→ **Data**:
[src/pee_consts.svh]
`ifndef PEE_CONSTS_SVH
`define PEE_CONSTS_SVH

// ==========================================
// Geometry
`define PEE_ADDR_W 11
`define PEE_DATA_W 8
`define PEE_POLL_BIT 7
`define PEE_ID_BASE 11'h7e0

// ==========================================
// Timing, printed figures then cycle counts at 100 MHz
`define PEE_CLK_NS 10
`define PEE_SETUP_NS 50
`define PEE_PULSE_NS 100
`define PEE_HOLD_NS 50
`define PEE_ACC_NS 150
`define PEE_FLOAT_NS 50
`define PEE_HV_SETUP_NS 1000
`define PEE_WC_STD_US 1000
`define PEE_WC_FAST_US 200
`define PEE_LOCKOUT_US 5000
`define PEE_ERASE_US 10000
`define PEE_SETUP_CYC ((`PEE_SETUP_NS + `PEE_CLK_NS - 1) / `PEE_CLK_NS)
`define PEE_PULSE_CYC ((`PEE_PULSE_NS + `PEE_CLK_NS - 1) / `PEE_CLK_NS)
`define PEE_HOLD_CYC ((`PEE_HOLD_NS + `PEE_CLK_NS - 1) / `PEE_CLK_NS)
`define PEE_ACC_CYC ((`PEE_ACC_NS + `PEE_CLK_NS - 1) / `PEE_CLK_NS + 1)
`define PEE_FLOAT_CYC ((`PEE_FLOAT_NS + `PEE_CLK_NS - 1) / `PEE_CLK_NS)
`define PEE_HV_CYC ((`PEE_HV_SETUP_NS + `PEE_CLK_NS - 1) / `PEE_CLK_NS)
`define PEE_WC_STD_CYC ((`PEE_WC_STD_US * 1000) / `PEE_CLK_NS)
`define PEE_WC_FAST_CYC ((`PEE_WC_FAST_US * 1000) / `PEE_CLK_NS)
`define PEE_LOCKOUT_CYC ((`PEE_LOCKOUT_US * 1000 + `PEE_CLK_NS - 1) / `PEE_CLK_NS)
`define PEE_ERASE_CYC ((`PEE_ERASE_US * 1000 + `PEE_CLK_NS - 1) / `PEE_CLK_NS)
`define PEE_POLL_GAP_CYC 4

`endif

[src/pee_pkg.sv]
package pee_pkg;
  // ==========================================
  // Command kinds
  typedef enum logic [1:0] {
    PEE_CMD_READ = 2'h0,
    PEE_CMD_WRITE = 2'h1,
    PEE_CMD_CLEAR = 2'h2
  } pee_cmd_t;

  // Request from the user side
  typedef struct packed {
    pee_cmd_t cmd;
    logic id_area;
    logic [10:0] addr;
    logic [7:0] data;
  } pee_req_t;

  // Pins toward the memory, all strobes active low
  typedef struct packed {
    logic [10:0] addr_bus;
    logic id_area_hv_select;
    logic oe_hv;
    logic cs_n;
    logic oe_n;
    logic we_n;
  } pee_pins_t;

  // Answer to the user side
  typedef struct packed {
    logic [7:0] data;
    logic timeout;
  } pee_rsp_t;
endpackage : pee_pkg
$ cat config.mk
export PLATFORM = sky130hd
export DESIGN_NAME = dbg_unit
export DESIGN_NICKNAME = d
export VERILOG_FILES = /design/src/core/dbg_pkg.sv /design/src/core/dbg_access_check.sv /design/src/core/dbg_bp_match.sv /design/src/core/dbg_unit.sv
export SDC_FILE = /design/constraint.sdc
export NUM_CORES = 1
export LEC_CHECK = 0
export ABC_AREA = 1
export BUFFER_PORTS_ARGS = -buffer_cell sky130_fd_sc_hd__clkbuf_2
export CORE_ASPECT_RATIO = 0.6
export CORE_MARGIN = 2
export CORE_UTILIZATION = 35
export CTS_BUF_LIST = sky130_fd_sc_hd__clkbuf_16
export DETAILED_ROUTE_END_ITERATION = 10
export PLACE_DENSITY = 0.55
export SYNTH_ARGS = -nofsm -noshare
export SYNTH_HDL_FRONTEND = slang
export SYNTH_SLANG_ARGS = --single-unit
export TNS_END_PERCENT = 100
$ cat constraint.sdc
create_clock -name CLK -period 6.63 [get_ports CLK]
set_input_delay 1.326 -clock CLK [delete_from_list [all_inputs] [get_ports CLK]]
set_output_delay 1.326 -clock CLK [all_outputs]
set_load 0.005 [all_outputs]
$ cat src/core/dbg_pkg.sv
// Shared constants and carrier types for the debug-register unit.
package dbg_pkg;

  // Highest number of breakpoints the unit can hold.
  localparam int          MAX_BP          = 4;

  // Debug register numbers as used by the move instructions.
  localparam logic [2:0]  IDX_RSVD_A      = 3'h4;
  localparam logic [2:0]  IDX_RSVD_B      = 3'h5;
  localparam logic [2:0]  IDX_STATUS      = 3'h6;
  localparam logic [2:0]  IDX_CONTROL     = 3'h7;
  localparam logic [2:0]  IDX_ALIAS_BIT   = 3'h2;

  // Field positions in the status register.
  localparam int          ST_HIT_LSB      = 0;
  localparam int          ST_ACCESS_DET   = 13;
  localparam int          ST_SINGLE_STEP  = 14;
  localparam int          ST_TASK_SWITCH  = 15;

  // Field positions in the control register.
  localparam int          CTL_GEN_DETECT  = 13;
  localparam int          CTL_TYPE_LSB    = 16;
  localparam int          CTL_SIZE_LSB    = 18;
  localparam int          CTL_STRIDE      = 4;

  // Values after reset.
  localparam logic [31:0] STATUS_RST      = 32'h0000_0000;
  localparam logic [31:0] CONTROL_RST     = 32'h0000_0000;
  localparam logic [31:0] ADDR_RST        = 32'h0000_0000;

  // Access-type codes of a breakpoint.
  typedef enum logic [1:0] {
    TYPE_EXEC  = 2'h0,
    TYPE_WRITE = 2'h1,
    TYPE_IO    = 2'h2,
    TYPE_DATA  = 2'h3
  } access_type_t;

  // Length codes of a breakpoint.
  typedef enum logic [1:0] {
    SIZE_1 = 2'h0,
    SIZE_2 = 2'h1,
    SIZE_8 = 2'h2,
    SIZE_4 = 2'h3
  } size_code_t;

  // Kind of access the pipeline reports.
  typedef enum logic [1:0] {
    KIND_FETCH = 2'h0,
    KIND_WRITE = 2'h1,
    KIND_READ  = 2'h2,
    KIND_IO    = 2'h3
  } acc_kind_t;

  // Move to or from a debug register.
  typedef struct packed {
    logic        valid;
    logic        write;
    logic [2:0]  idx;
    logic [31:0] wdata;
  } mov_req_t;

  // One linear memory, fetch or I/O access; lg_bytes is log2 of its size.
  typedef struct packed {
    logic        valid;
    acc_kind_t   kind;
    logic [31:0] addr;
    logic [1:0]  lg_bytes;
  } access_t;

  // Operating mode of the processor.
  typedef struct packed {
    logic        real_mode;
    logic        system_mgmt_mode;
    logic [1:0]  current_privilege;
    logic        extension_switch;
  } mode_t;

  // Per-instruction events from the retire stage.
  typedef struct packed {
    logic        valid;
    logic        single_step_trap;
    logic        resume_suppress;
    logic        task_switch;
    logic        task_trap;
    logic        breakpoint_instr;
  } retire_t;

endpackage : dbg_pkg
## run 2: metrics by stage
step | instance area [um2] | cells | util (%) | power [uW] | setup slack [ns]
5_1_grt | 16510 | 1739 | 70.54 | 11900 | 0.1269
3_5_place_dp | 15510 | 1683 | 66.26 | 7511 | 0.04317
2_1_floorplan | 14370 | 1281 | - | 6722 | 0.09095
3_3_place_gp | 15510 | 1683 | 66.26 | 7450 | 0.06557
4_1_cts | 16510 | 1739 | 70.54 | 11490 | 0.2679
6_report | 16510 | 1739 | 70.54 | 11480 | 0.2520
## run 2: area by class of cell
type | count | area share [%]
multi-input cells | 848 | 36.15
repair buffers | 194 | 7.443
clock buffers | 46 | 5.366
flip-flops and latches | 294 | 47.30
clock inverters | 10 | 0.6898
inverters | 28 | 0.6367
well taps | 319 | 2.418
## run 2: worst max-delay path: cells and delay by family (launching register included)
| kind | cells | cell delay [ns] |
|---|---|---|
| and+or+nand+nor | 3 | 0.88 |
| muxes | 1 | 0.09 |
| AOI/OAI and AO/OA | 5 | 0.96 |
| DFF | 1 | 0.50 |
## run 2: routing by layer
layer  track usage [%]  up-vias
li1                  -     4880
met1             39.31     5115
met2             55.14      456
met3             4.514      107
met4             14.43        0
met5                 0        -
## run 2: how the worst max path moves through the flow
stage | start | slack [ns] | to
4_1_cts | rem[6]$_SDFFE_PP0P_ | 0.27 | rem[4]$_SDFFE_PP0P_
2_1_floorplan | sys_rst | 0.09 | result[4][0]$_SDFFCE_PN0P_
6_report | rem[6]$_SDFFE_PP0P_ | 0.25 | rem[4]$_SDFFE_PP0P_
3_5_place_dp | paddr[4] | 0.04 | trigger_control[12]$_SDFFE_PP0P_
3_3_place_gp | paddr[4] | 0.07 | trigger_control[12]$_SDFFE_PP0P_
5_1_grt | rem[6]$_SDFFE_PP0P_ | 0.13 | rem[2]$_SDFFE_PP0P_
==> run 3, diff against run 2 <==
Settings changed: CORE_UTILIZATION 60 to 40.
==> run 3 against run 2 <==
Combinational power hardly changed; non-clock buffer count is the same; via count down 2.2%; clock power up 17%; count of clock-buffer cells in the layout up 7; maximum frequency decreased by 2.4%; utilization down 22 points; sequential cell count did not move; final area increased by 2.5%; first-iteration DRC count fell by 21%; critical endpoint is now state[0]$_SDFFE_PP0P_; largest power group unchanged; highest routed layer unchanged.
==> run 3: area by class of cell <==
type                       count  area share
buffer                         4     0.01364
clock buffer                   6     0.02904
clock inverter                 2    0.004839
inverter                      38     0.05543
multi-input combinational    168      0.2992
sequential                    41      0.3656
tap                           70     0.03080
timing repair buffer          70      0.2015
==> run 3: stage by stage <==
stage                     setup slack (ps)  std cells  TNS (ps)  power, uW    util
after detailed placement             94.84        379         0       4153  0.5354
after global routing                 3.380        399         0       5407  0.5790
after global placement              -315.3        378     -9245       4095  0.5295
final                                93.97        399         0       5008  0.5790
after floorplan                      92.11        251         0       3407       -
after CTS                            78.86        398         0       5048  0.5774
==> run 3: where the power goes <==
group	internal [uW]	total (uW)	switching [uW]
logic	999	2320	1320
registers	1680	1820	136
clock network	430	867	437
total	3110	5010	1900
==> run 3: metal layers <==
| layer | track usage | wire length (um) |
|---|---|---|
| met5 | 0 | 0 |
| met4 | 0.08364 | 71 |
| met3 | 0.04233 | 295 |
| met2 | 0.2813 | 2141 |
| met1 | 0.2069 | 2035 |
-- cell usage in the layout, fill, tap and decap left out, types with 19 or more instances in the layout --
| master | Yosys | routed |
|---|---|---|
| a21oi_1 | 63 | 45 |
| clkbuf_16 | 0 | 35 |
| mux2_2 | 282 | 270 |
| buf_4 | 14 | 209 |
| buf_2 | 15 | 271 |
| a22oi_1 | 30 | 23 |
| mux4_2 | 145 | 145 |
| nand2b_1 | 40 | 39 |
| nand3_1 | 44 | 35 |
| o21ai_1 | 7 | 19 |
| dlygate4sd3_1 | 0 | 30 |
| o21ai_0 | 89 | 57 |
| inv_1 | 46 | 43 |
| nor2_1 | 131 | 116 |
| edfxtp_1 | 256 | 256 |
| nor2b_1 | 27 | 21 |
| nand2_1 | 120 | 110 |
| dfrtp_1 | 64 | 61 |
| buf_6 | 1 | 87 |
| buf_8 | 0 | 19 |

→ **What is expected**:
From the line containing "nand3_1 | 44 | 35 |" to the final line of the entries, print every line exactly and nothing else.

→ **Result of the task**:
| nand3_1 | 44 | 35 |
| o21ai_1 | 7 | 19 |
| dlygate4sd3_1 | 0 | 30 |
| o21ai_0 | 89 | 57 |
| inv_1 | 46 | 43 |
| nor2_1 | 131 | 116 |
| edfxtp_1 | 256 | 256 |
| nor2b_1 | 27 | 21 |
| nand2_1 | 120 | 110 |
| dfrtp_1 | 64 | 61 |
| buf_6 | 1 | 87 |
| buf_8 | 0 | 19 |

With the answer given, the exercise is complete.